Courtesy of TJ Holmes
Courtesy of TJ Holmes
Three formerly wild mustangs are in Bureau of Land Management custody after being confiscated from their owners last week.
Ray and Wendy Williams, who live in Cortez, surrendered ownership of the equines after photographs showed them in a severely malnourished state.
The horses originally came from the BLM’s Spring Creek Basin, one of four Colorado ranges were mustangs roam freely. The basin encompasses 22,000 acres of the Disappointment Valley, southwest of Norwood. About every five years, the BLM conducts mustang “roundups” and adopts them out to prevent overpopulation, spokeswoman Shannon Borders said.
“Whenever we receive a call about our adopted horses, we go out and assess the situation. In this case, the horses were not being fed and were willingly relinquished,” she said.
The two mares, 3-year-old Sable and 4-year-old Ember, and 3-year-old stallion Whisper, were adopted by the Williamses after the September 2011 roundup. Last week, they were reported to the BLM as looking neglected and weak, said TJ Holmes, who documents and writes a blog about the Spring Creek herd.
“The horses, particularly Sable, are skeletal,” Holmes said. She described Whisper and Ember as scoring a “2” on the Henneke Body Condition Scale, and Sable a “1.”
“That’s as bad as it gets,” she said, adding that two local veterinarians are caring for the horses.
The Henneke scale ranges from 1 to 9. Horses with scores of 5.5 to 6.0 are considered in good condition, according to the University of Maine Cooperative Extension.

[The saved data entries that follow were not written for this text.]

==> run.sh <==
#!/bin/bash
# OpenROAD 26Q1-2900-gdf79404cd8, Yosys 0.63+post, stock flow scripts
make -C /OpenROAD-flow-scripts/flow DESIGN_CONFIG=/design/flow/config.mk WORK_HOME=/design/flow/orfs finish
==> config.mk <==
export PLATFORM = sky130hd
export DESIGN_NAME = gcd_tb
export DESIGN_NICKNAME = gcd_tb
export VERILOG_FILES = /design/flow/design.v
export SDC_FILE = /design/flow/constraint.sdc
export NUM_CORES = 4
export LEC_CHECK = 1
export CORE_UTILIZATION = 50
==> constraint.sdc <==
current_design gcd_tb

set clk_period 5.2
set clk_io_pct 0.2

create_clock -name clk0 -period $clk_period [get_ports {clk}]

set non_clock_inputs [all_inputs -no_clocks]
set_input_delay [expr $clk_period * $clk_io_pct] -clock clk0 $non_clock_inputs
set_output_delay [expr $clk_period * $clk_io_pct] -clock clk0 [all_outputs]
==> design.v <==
`timescale 1ns/1ns  
module gcd_rtl #(parameter NBits = 2)
	(  
	input [NBits-1:0] xi, yi,
  	input rst, clk, start,
  	output reg [NBits-1:0] xo,
  	output reg rdy
	);
	reg signed [NBits-1:0] x, y;
  always @(posedge clk)
  begin
  	if (start == 1'b0 && rst == 1'b0)   
	begin
        	x <= xi;
        	y <= yi;
		rdy <= 0;
      	end 
    	else if (start == 1'b1 && rst == 1'b0) 
	begin	
		if( x > 0 && y > 0) 
		begin		
        		if (x != y)
			begin
          			if (y > x) 		y <= y - x;
				else 			x <= x - y; 
			end
			else
			begin
        			xo <= x;  
        			rdy <= 1'b1;
			end
		end
		else if (x < 0 || y < 0)
		begin
			if(x<0)	x = -xi;
			if (y<0)   y = -yi; 
		end
		else 
		begin
			xo <= 0; 
        		rdy <= 1'b1;
		end
	end
	else
	begin
		x <= 0;
        	y <= 0;
		rdy <= 0;
	end
    end
endmodule
`timescale 1ns/1ns
module gcd_tb(
  	input reg [15:0] xi, yi,
  	input reg rst, clk, start,
  	output [15:0] xo,
  	output rdy
	);
	parameter NBits = 16;
  	gcd_rtl #(.NBits(NBits)) rtl (
    		.xi(xi),
    		.yi(yi),
    		.rst(rst),
    		.xo(xo),
    		.rdy(rdy),
    		.clk(clk),
		.start(start)
  	);
	bind gcd_rtl: rtl pLib_gcd_rtl  #(.NBits(NBits)) pLgr (
		.xi(xi), 
		.yi(yi), 
		.rst(rst), 
		.xo(xo), 
		.rdy(rdy), 
		.clk(clk), 
		.start(start)
	);
endmodule
==> results_slide.txt <==
Flow Results at a Glance

Outcome
  • Status: complete, no violations

Routing
  • Routed WL: 12,500 microns
  • TritonRoute pass-1 iters: 5
  • Post-route ant nets: 0
  • DRC Markers: 0
  • DR vias: a little over 4,000
  • Via density: 5.99
  • Drt initial violations: 222
  • Antenna cells: 0
  • Wire per inst: 18.4 microns

Yosys
  • Cell count after synthesis: 537
  • Yosys Chip Area: 4470 sq um
  • Yosys stat cell total: 537
  • Synth unique cells: 66
  • Sequential area share after synthesis: 32.7%
  • Post-synth top flop: edfxtp_1
  • Synth async-reset ratio: 0%
  • Post-Syn Area per Cell: 8.33 sq um
  • Area of the mapped netlist: 4470 sq um
  • Synth flops: 49
  • Number of enable flip-flop cells: 48
  • Synth warnings: 1

Min path
  • Hold_sp: rtl.rdy
  • Hold Path Class: reg -> reg
  • Hold path endpoint: rtl.rdy
  • Hold path cells: 2

CTS
  • Postcts setup bufs: 0
  • Hold buffer count at cts: 0
  • Post-cts resize count: 0
  • Clock root cell: clkbuf_8
  • Clk buf depth: 2
  • Worst-skew pair later-pin latency: 0.31 ns
  • Num CTS Buffers: 5
  • Worst-path clk slew: ~0.1 ns
  • TritonCTS clock tree: built
  • Clock sink count: 49
  • H-tree depth: 2

Flow run
  • Maxcap violations: 0
  • Log Warnings: ~43

Worst setup path
  • Worst Path Required: 5.21 ns
  • Crit path buffers/inverters: 3
  • R2R Setup Slk: 1.74 ns
  • Top cell family by delay on the critical path: AND-OR/OR-AND gates
  • Reg-to-Reg Start: rtl.y[0]
  • CP Max Fanout: 15
  • Worst R2R End: rtl.x[5]
  • Arrival @ worst endpoint: 3.46 ns
  • CP endpoint kind: flop
  • FF-to-FF path depth: 12
  • Critical path's largest stage delay: 0.51 ns
  • Worst Setup Start Kind: flop
  • Setup CP Type: reg -> reg
  • Critical path depth: 12
  • Critical path, cell by cell: inv_1, ha_1, inv_1, fa_1, a41o_1, a211oi_1, o211ai_1, a31oi_1, o21ai_0, a21o_1, o211ai_1, buf_4
  • Slowest-stage cell, CP: edfxtp_1

Power and ir drop
  • Leakage: 0.00200 uW
  • Clk pwr share: just under 8%
  • Gate power share: 69.6%
  • VDD IR max: 262 uV
  • Power Density: a little under 700 nW/um^2
  • Share of power burned in registers: roughly 23%
  • Sw power: 1830 uW
  • Internal: 1710 uW
  • Sw Share: 51.7%

Cells and area
  • Commonest Layout Cell: inv_1
  • Register area: 1460 sq um
  • Post-layout util: 59.2%
  • # fillers: ~760
  • Comb area: 2670 sq um
  • Final Cell Area: 5130 sq um
  • Share of cells above drive strength 1: 4.20%
  • Dominant logic cell types in the final layout: inv_1, clkdlybuf4s50_1, nor2_1, edfxtp_1, nand2_1
  • Synthesis-to-finish area growth: 14.8%

Timing
  • Fin crit share: roughly two thirds
  • Final Hold Fails: 0
  • Setup violators final: 0
  • Worst-Margin Slew: between 0.7 and 0.8 ns
  • Max_slew headroom: 48.5%
  • RSZ-0062 raised after global routing: false
  • Max Slew Vio Count: 0
  • Minimum clock period: 3.46 ns
  • Clk_skew: 0.00744 ns
  • Setup TNS: 0 ns
  • Max Fclk: around 0.29 GHz

Global route
  • Initial antenna violation count: 0
  • First-pass GRT wire length: 19,800 microns
  • Gr usage total: 29.9%
  • Gr ovfl total: 0
  • Largest net degree at the start of global routing: 56
  • Vias in the first global route: around 3,800

Floorplan
  • Core area: 8680 sq um
  • DIE AREA: 9330 sq um
  • Die X: 96.6 microns
  • Core utilization at floorplan: 51.5%
  • Row count: 34
  • I/O pin count: 52
  • Die y size: around 97 microns

Placed design
  • Hpwl dp: between 9000 and 10,000 microns
  • Port bufs: slightly above 50
  • RePlAce Congestion: 0.956
  • Post-Place Cell Area: 5020 sq um
[flow/run.sh]
#!/bin/bash
# OpenROAD 26Q1-2900-gdf79404cd8, Yosys 0.63+post, stock flow scripts
make -C /OpenROAD-flow-scripts/flow DESIGN_CONFIG=/design/flow/config.mk WORK_HOME=/design/flow/orfs finish
[flow/config.mk]
export PLATFORM = sky130hd
export DESIGN_NAME = seven_seg_B
export DESIGN_NICKNAME = seven_seg_B
export VERILOG_FILES = /design/flow/design.v
export SDC_FILE = /design/flow/constraint.sdc
export NUM_CORES = 4
export LEC_CHECK = 1
export CORE_AREA = 10 10 70 70
export DIE_AREA = 0 0 80 80
[flow/constraint.sdc]
current_design seven_seg_B

set clk_period 1.0
set clk_io_pct 0.2

create_clock -name clk0 -period $clk_period [get_ports {clk}]

set non_clock_inputs [all_inputs -no_clocks]
set_input_delay [expr $clk_period * $clk_io_pct] -clock clk0 $non_clock_inputs
set_output_delay [expr $clk_period * $clk_io_pct] -clock clk0 [all_outputs]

Holmes and her colleagues also contacted the Montezuma County Sheriff’s Office because the Williamses have other horses.
It was unclear Tuesday whether the BLM or Sheriff’s Office would investigate further or file legal charges.
Holmes praised BLM personnel for responding quickly. She became aware of the horses’ predicament last Tuesday and they were picked up the next day at about 6 p.m.
Without natural predators, the Spring Creek mustang population can balloon unchecked, said Pati Temple, a board member with the Colorado chapter of the National Mustang Association.
“To keep a healthy balance, you have to either put some horses up for adoption and domesticate them, or do fertility treatments,” she said.
The BLM and NMA are trying to promote fertility treatments as the first-choice option because good adoptive homes can be hard to find.
Porcine zona pellucida, a protein derived from pig ovaries that blocks fertilization, is administered from a distance with a rifle-powered dart. The contraceptive effects last about two years, according to the Humane Society.
Adopted mustangs, despite being born and raised in the wild, can be domesticated over time.
“The taming time frame depends on age and the horse’s previous interactions with humans,” Temple said. “Usually within a week I can touch them. Within two weeks, I can put a halter on them. From there it’s a matter of building trust.”
Diane McCracken of Spring Creek Horse Rescue (unaffiliated with the mustang range) has noticed a sharp uptick in the number of owners trying to unload their horses for cost reasons.
“They are expensive to keep,” she said. “Some people don’t plan ahead. Some have lost their jobs or their homes in the bad economy. They’re down on their luck and don’t know what to do.”
The three BLM mustangs will be nursed back to health and transferred to a new adoptive owner or long-term holding pasture, Borders said.